▸ Exercise aim
Print the lines that run from the line with "met3: 7.42 / 10" to the line with "gates resized for", keeping both end lines, exactly as they appear in the entries below, and nothing else.

▸ Material for this task
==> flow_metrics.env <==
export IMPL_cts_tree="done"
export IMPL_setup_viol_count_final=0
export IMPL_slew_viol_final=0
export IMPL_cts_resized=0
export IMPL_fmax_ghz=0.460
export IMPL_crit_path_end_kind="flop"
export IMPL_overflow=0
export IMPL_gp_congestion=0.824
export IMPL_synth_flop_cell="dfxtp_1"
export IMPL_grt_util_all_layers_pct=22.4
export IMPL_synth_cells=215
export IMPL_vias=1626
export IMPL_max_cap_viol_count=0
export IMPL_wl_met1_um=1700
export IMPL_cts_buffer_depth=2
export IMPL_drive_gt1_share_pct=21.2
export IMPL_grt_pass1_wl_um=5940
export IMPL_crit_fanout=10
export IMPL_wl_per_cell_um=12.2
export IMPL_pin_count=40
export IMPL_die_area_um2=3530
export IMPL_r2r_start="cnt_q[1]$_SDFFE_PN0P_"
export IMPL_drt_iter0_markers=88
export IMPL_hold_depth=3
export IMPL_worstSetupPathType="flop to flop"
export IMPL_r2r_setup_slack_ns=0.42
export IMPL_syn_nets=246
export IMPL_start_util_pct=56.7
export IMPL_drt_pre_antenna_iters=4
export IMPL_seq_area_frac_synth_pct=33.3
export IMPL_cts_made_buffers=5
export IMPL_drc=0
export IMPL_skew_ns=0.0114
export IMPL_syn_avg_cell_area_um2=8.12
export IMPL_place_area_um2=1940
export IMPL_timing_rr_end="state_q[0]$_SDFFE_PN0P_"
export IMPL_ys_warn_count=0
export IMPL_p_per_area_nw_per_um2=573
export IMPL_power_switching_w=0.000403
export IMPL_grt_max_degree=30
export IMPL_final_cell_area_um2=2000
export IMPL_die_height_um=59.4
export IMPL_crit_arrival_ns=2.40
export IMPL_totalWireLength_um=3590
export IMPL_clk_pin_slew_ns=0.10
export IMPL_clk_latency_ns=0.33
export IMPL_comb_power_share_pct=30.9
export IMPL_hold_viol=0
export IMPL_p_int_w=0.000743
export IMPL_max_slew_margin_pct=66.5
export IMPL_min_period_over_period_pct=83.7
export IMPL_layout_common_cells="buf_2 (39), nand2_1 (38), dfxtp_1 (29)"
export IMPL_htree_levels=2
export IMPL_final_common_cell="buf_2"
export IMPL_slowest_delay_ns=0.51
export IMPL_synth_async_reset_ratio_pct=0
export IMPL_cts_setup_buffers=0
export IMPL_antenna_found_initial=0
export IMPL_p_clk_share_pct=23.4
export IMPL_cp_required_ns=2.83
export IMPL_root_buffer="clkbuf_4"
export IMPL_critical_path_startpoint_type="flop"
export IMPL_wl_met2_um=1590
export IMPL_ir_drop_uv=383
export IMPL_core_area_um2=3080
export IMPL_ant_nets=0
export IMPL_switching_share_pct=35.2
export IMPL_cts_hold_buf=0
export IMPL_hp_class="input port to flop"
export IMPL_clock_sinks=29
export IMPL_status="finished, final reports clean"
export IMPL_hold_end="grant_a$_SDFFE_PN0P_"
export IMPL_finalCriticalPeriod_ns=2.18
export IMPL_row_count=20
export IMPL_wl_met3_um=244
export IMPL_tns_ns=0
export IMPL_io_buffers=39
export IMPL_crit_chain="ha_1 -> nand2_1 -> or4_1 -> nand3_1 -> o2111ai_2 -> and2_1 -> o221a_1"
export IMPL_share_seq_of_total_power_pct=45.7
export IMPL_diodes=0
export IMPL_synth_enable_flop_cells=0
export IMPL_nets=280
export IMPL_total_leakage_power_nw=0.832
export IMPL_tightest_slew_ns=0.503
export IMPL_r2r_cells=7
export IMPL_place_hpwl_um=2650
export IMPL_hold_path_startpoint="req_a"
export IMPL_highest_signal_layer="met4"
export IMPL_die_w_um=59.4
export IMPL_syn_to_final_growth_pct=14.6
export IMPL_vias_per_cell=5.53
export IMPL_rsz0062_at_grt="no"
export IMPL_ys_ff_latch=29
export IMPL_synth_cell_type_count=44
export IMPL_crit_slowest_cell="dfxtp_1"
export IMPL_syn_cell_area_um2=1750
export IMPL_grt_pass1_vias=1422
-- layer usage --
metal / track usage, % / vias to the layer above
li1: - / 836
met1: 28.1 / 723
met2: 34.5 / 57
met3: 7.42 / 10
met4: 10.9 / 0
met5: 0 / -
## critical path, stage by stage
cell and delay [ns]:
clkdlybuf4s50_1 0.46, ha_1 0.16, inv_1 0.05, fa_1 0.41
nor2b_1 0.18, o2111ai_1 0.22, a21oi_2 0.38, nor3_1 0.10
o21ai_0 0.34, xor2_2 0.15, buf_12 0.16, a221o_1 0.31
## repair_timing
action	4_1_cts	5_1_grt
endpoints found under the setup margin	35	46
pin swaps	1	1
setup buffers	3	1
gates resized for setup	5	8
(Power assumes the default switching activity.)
--- src/rtl/db_req_sched.sv ---
// Request scheduler: queues {op, key, value} requests and issues them one at a time to a db controller,
// holding each issue stable for ISSUE_GAP cycles. Define DB_REQ_STATS_EN to enable the statistics counters.
module db_req_sched #(
    parameter int HASH_SIZE  = 32,
    parameter int KEY_SIZE   = 96,
    parameter int VAL_SIZE   = 32,
    parameter int FIFO_DEPTH = 8,
    parameter int ISSUE_GAP  = 3
) (
    input  logic                  clk,
    input  logic                  rst,
    input  logic                  req_valid,
    output logic                  req_ready,
    input  logic [3:0]            req_op,
    input  logic [KEY_SIZE-1:0]   req_key,
    input  logic [VAL_SIZE-1:0]   req_value,
    output logic                  db_valid,
    output logic [3:0]            db_op,
    output logic [HASH_SIZE-1:0]  db_hash,
    output logic [KEY_SIZE-1:0]   db_key,
    output logic [VAL_SIZE-1:0]   db_value,
    output logic [31:0]           stat_issued,
    output logic [31:0]           stat_stall
);
    localparam int AW     = $clog2(FIFO_DEPTH);
    localparam int NSLICE = KEY_SIZE / 32;
    localparam int CW     = $clog2(ISSUE_GAP + 1);

    typedef enum logic [1:0] {IDLE, ISSUE, HOLD} state_t;

    state_t                state_reg, state_next;
    logic [CW-1:0]         hold_cnt_reg, hold_cnt_next;
    logic [AW:0]           wr_ptr_reg, rd_ptr_reg;
    logic [3:0]            mem_op    [FIFO_DEPTH];
    logic [KEY_SIZE-1:0]   mem_key   [FIFO_DEPTH];
    logic [VAL_SIZE-1:0]   mem_value [FIFO_DEPTH];
    logic                  full, empty, push, pop;
    logic [KEY_SIZE-1:0]   head_key;
    logic [31:0]           key_slice [NSLICE];
    logic [31:0]           head_hash;

    // Extra pointer bit tells full (MSBs differ) from empty (pointers equal).
    assign full      = (wr_ptr_reg[AW] != rd_ptr_reg[AW]) &&
                       (wr_ptr_reg[AW-1:0] == rd_ptr_reg[AW-1:0]);
    assign empty     = (wr_ptr_reg == rd_ptr_reg);
    assign req_ready = !rst && !full;
    assign push      = req_valid && req_ready;
    assign db_valid  = (state_reg == ISSUE);

    always_ff @(posedge clk) begin
        if (push) begin
            mem_op[wr_ptr_reg[AW-1:0]]    <= req_op;
            mem_key[wr_ptr_reg[AW-1:0]]   <= req_key;
            mem_value[wr_ptr_reg[AW-1:0]] <= req_value;
        end
    end

    assign head_key = mem_key[rd_ptr_reg[AW-1:0]];

    generate
        for (genvar gi = 0; gi < NSLICE; gi++) begin : g_slice
            assign key_slice[gi] = head_key[gi*32 +: 32];
        end
    endgenerate

    always_comb begin
        head_hash = '0;
        for (int i = 0; i < NSLICE; i++) begin
            head_hash = head_hash ^ key_slice[i];
        end
    end

    always_comb begin
        state_next    = state_reg;
        hold_cnt_next = hold_cnt_reg;
        pop           = 1'b0;
        unique case (state_reg)
            IDLE: begin
                if (!empty) begin
                    pop        = 1'b1;
                    state_next = ISSUE;
                end
            end
            ISSUE: begin
                hold_cnt_next = CW'(ISSUE_GAP);
                state_next    = HOLD;
            end
            HOLD: begin
                hold_cnt_next = hold_cnt_reg - 1'b1;
                if (hold_cnt_reg == CW'(1)) state_next = IDLE;
            end
            default: state_next = IDLE;
        endcase
    end

    // Issue outputs only change on a pop, so they stay put through ISSUE and HOLD.
    always_ff @(posedge clk) begin
        if (rst) begin
            state_reg    <= IDLE;
            hold_cnt_reg <= '0;
            wr_ptr_reg   <= '0;
            rd_ptr_reg   <= '0;
            db_op        <= '0;
            db_key       <= '0;
            db_value     <= '0;
            db_hash      <= '0;
        end else begin
            state_reg    <= state_next;
            hold_cnt_reg <= hold_cnt_next;
            if (push) wr_ptr_reg <= wr_ptr_reg + 1'b1;
            if (pop) begin
                rd_ptr_reg <= rd_ptr_reg + 1'b1;
                db_op      <= mem_op[rd_ptr_reg[AW-1:0]];
                db_key     <= head_key;
                db_value   <= mem_value[rd_ptr_reg[AW-1:0]];
                db_hash    <= HASH_SIZE'(head_hash);
            end
        end
    end

`ifdef DB_REQ_STATS_EN
    logic [31:0] stat_issued_reg, stat_stall_reg;

    always_ff @(posedge clk) begin
        if (rst) begin
            stat_issued_reg <= '0;
            stat_stall_reg  <= '0;
        end else begin
            if (state_reg == ISSUE)      stat_issued_reg <= stat_issued_reg + 1'b1;
            if (req_valid && !req_ready) stat_stall_reg  <= stat_stall_reg + 1'b1;
        end
    end

    assign stat_issued = stat_issued_reg;
    assign stat_stall  = stat_stall_reg;
`else
    assign stat_issued = '0;
    assign stat_stall  = '0;
`endif

endmodule
--- config.mk ---
export PLATFORM = sky130hd
export DESIGN_NAME = db_req_sched
export DESIGN_NICKNAME = d
export VERILOG_FILES = /design/src/rtl/db_req_sched.sv
export SDC_FILE = /design/constraint.sdc
export NUM_CORES = 1
export LEC_CHECK = 0
export BUFFER_PORTS_ARGS = -buffer_cell sky130_fd_sc_hd__buf_4
export CAP_MARGIN = 10
export CORE_ASPECT_RATIO = 2
export CORE_MARGIN = 2
export CORE_UTILIZATION = 46
export CTS_BUF_LIST = sky130_fd_sc_hd__clkbuf_16
export DETAILED_ROUTE_END_ITERATION = 10
export GPL_TIMING_DRIVEN = 1
export SLEW_MARGIN = 30
export SYNTH_ARGS = -nofsm -noshare
export SYNTH_HDL_FRONTEND = slang
export SYNTH_SLANG_ARGS = --single-unit
--- constraint.sdc ---
create_clock -name clk -period 12 [get_ports clk]
set_input_delay 0.6 -clock clk [delete_from_list [all_inputs] [get_ports clk]]
set_output_delay 0.6 -clock clk [all_outputs]
set_load 0.02 [all_outputs]
==> results.py <==
metrics = {
    "logic_synthesis": {
        "synth_top_flop_cell": "edfxtp_1",
        "yosysSeqAreaShare_pct": 74.66,
        "syn_inst": 2351,
        "synth_top_area_share_pct": 67.08,
        "yosys-top-cells-count": "edfxtp_1, mux4_2, nor2_1, dfxtp_1, a211oi_1",
        "synth_compound_area_share_pct": 2.469,
        "synth.area.top_cells": "edfxtp_1, mux4_2, dfxtp_1",
        "synth_xor_area_share_pct": 0.7596,
        "synth.most_common_cell": "edfxtp_1",
        "synthSimpleGateAreaFrac_pct": 2.766,
        "ys_types": 35,
        "syn_area_per_cell_um2": 20.11,
        "synth_top_family_by_area": "multiplexers",
        "ys_ff_latch": 1235,
        "yosys.area.top_type": "edfxtp_1",
        "synth_fa_ha_area_share_pct": 0.1588,
        "yosys_warnings": 0,
        "netlist_area_mm2": 0.04727,
        "synthArstFlopShare_pct": 0,
        "synth.area.mux_share_pct": 16.66,
        "synth_edf_count": 1056,
    },
    "clocking": {
        "cts_hold_buf": 0,
        "cts_tree": "done",
        "clk_pin_slew_ps": 70,
        "cts_resized": 0,
        "cts_made_buffers": 106,
        "cts.htree.levels": 3,
        "clk_latency_ps": 700,
        "cts_setup_buffers": 0,
        "cts_root_buf": "clkbuf_16",
        "clock_path_buffers": 3,
        "clkSinkCount": 1235,
    },
    "timing": {
        "fin_crit_ps": 4571,
        "finalMaxSlewViolations": 0,
        "hold_viol_final": 0,
        "finalCritPeriodShare_pct": 38.09,
        "fin_setup_tns_ps": 0,
        "worst_pin_slew_ps": 978.3,
        "finalWorstSetupSlack_ps": 7429,
        "setup_violations": 0,
        "hold_ws_ps": 129.8,
        "rsz0062_at_grt": "no",
        "fin_worst_skew_ps": 24.67,
        "max-slew-margin-rel_pct": 34.78,
        "fmaxAchievable_mhz": 218.8,
    },
    "power_and_ir_drop": {
        "p_per_area_mw_per_mm2": 205.2,
        "p_leak_nw": 17.43,
        "ir_drop_uv": 139.3,
    },
    "die": {
        "rows": 166,
        "fp.dieW_um": 230.7,
        "initial_core_util_pct": 46.26,
        "die_y_um": 457.4,
        "die-area_mm2": 0.1055,
        "core_mm2": 0.1022,
        "io_pins": 365,
    },
    "critical_path": {
        "required_ps": 12340,
        "path_class": "reg -> reg",
        "worstPathMaxFanout": 42,
        "crit_start": "rd_ptr_reg[1]",
        "path_buf_inv": 3,
        "crit_top_cell": "buf_4",
        "crit_arrival_ps": 4910,
        "path_cells": "buf_4 -> xnor2_1 -> a41oi_1 -> nand2_1 -> or2_1 -> nor2_4 -> buf_4 -> buf_4",
        "worst_setup_path_end_kind": "register",
        "slowest_stage": "buf_4",
        "slowest_delay_ps": 730,
        "start_kind": "register",
        "cp_top_family": "buffers and inverters",
        "r2r-start": "rd_ptr_reg[1]",
    },
    "routing": {
        "vias": 22870,
        "drc_errors": 0,
        "drtAntennaViolNets": 0,
        "wirelength_um": 104500,
        "dr.pass1.iters": 5,
        "wl_per_cell_um": 25.43,
        "drtIter0Drc": 1638,
        "vias_per_cell": 5.565,
    },
    "final_layout": {
        "drive_gt1_share_pct": 31.43,
        "largest_reg_flops": 768,
        "fin_nets": 2811,
        "syn2layout_area_growth_pct": 14.89,
        "final_util_pct": 53.15,
        "final_area_mm2": 0.05431,
    },
    "placement": {
        "gp_congestion": 0.7382,
        "dp_slack_ps": 7337,
        "dp.final_hpwl_um": 62040,
        "placed_area_mm2": 0.05077,
        "io_buffers": 300,
    },
    "min_path": {
        "min-delay-start": "req_key[75]",
        "hp-class": "in -> reg",
    },
    "outcome": {
        "status": "complete, no violations",
    },
    "job": {
        "cap_violations": 0,
    },
    "global_routing": {
        "overflow": 0,
        "busiest_layer": "met2",
        "track_usage_pct": 19.90,
        "grtUsageMet1_pct": 26.03,
        "antenna_found_initial": 16,
        "grt_max_degree": 96,
        "gr-usage-met3_pct": 4.872,
        "use_met2_pct": 33.35,
        "grt_pass1_vias": 23580,
        "grt_pass1_wl_um": 153700,
    },
}
cells by family after synthesis:
group           Yosys count
simple gates            330
fa+ha+maj                 6
flops                  1235
other cells               1
xor+xnor                 41
mux                     398
buf+inv                 200
compound gates          140
per-layer routing:
metal	routed length [µm]	part of all wire, %
met5	104	0.10
met4	2120	2.0
met3	7563	7.2
met2	52000	50
met1	42720	41
stage by stage:
stage	std cells	power, W
after floorplan	2414	0.006984
after global placement	3903	0.007738
after detailed placement	3906	0.007797
after CTS	4106	0.01128
after global routing	4107	0.01162
final	4109	0.01114
layout make-up:
class	instances	area, µm²
fillers	7976	47870
flip-flops and latches	1235	35310
multi-input cells	979	11100
clock buffers	109	2728
repair buffers	344	2666
well taps	1344	1682
clock inverters	91	802.0
inverters	4	15.01
diodes	3	7.507
cells in the final DEF, fill, tap and decap left out, types with 6 or more instances in the layout:
| cell type | n |
|---|---|
| buf_4 | 335 |
| edfxtp_1 | 1056 |
| clkbuf_16 | 109 |
| mux4_2 | 264 |
| nor2_1 | 237 |
| dfxtp_1 | 173 |
| clkinvlp_4 | 9 |
| inv_1 | 29 |
| clkinv_1 | 17 |
| nor2_4 | 6 |
| mux2i_4 | 43 |
| mux2_2 | 32 |
| nor3_1 | 32 |
| ha_1 | 6 |
| a2111oi_2 | 9 |
| a211oi_1 | 100 |
| nand2_1 | 41 |
| mux2i_1 | 56 |
| bufinv_16 | 14 |
| a2111oi_1 | 23 |
| conb_1 | 64 |
| clkinv_2 | 19 |
| xnor2_1 | 37 |
power by group:
part / switching, W / internal [W]
Combinational: 0.00148 / 0.00110
Sequential: 0.000202 / 0.00490
Clock: 0.00152 / 0.00195
Total: 0.00320 / 0.00795
worst reg2reg max path, stage by stage, from the launching register on:
cell and delay, ps:
dfxtp_2 310, buf_4 660, xnor2_1 310, a41oi_1 480
nand2_1 180, or2_1 380, nor2_4 550, buf_4 740
buf_4 580
final timing paths:
kind                                  endpoint  slack (ps)  cells after the start
worst max register to register    mem_op[6][0]        7430                      8
worst max-delay path              mem_op[6][0]        7430                      8
worst min register to register      db_key[48]         490                      2
worst min-delay path            mem_key[4][75]         130                      1
Note: power is estimated with default switching activity, not from simulation.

▸ Answer below
met3: 7.42 / 10
met4: 10.9 / 0
met5: 0 / -
## critical path, stage by stage
cell and delay [ns]:
clkdlybuf4s50_1 0.46, ha_1 0.16, inv_1 0.05, fa_1 0.41
nor2b_1 0.18, o2111ai_1 0.22, a21oi_2 0.38, nor3_1 0.10
o21ai_0 0.34, xor2_2 0.15, buf_12 0.16, a221o_1 0.31
## repair_timing
action	4_1_cts	5_1_grt
endpoints found under the setup margin	35	46
pin swaps	1	1
setup buffers	3	1
gates resized for setup	5	8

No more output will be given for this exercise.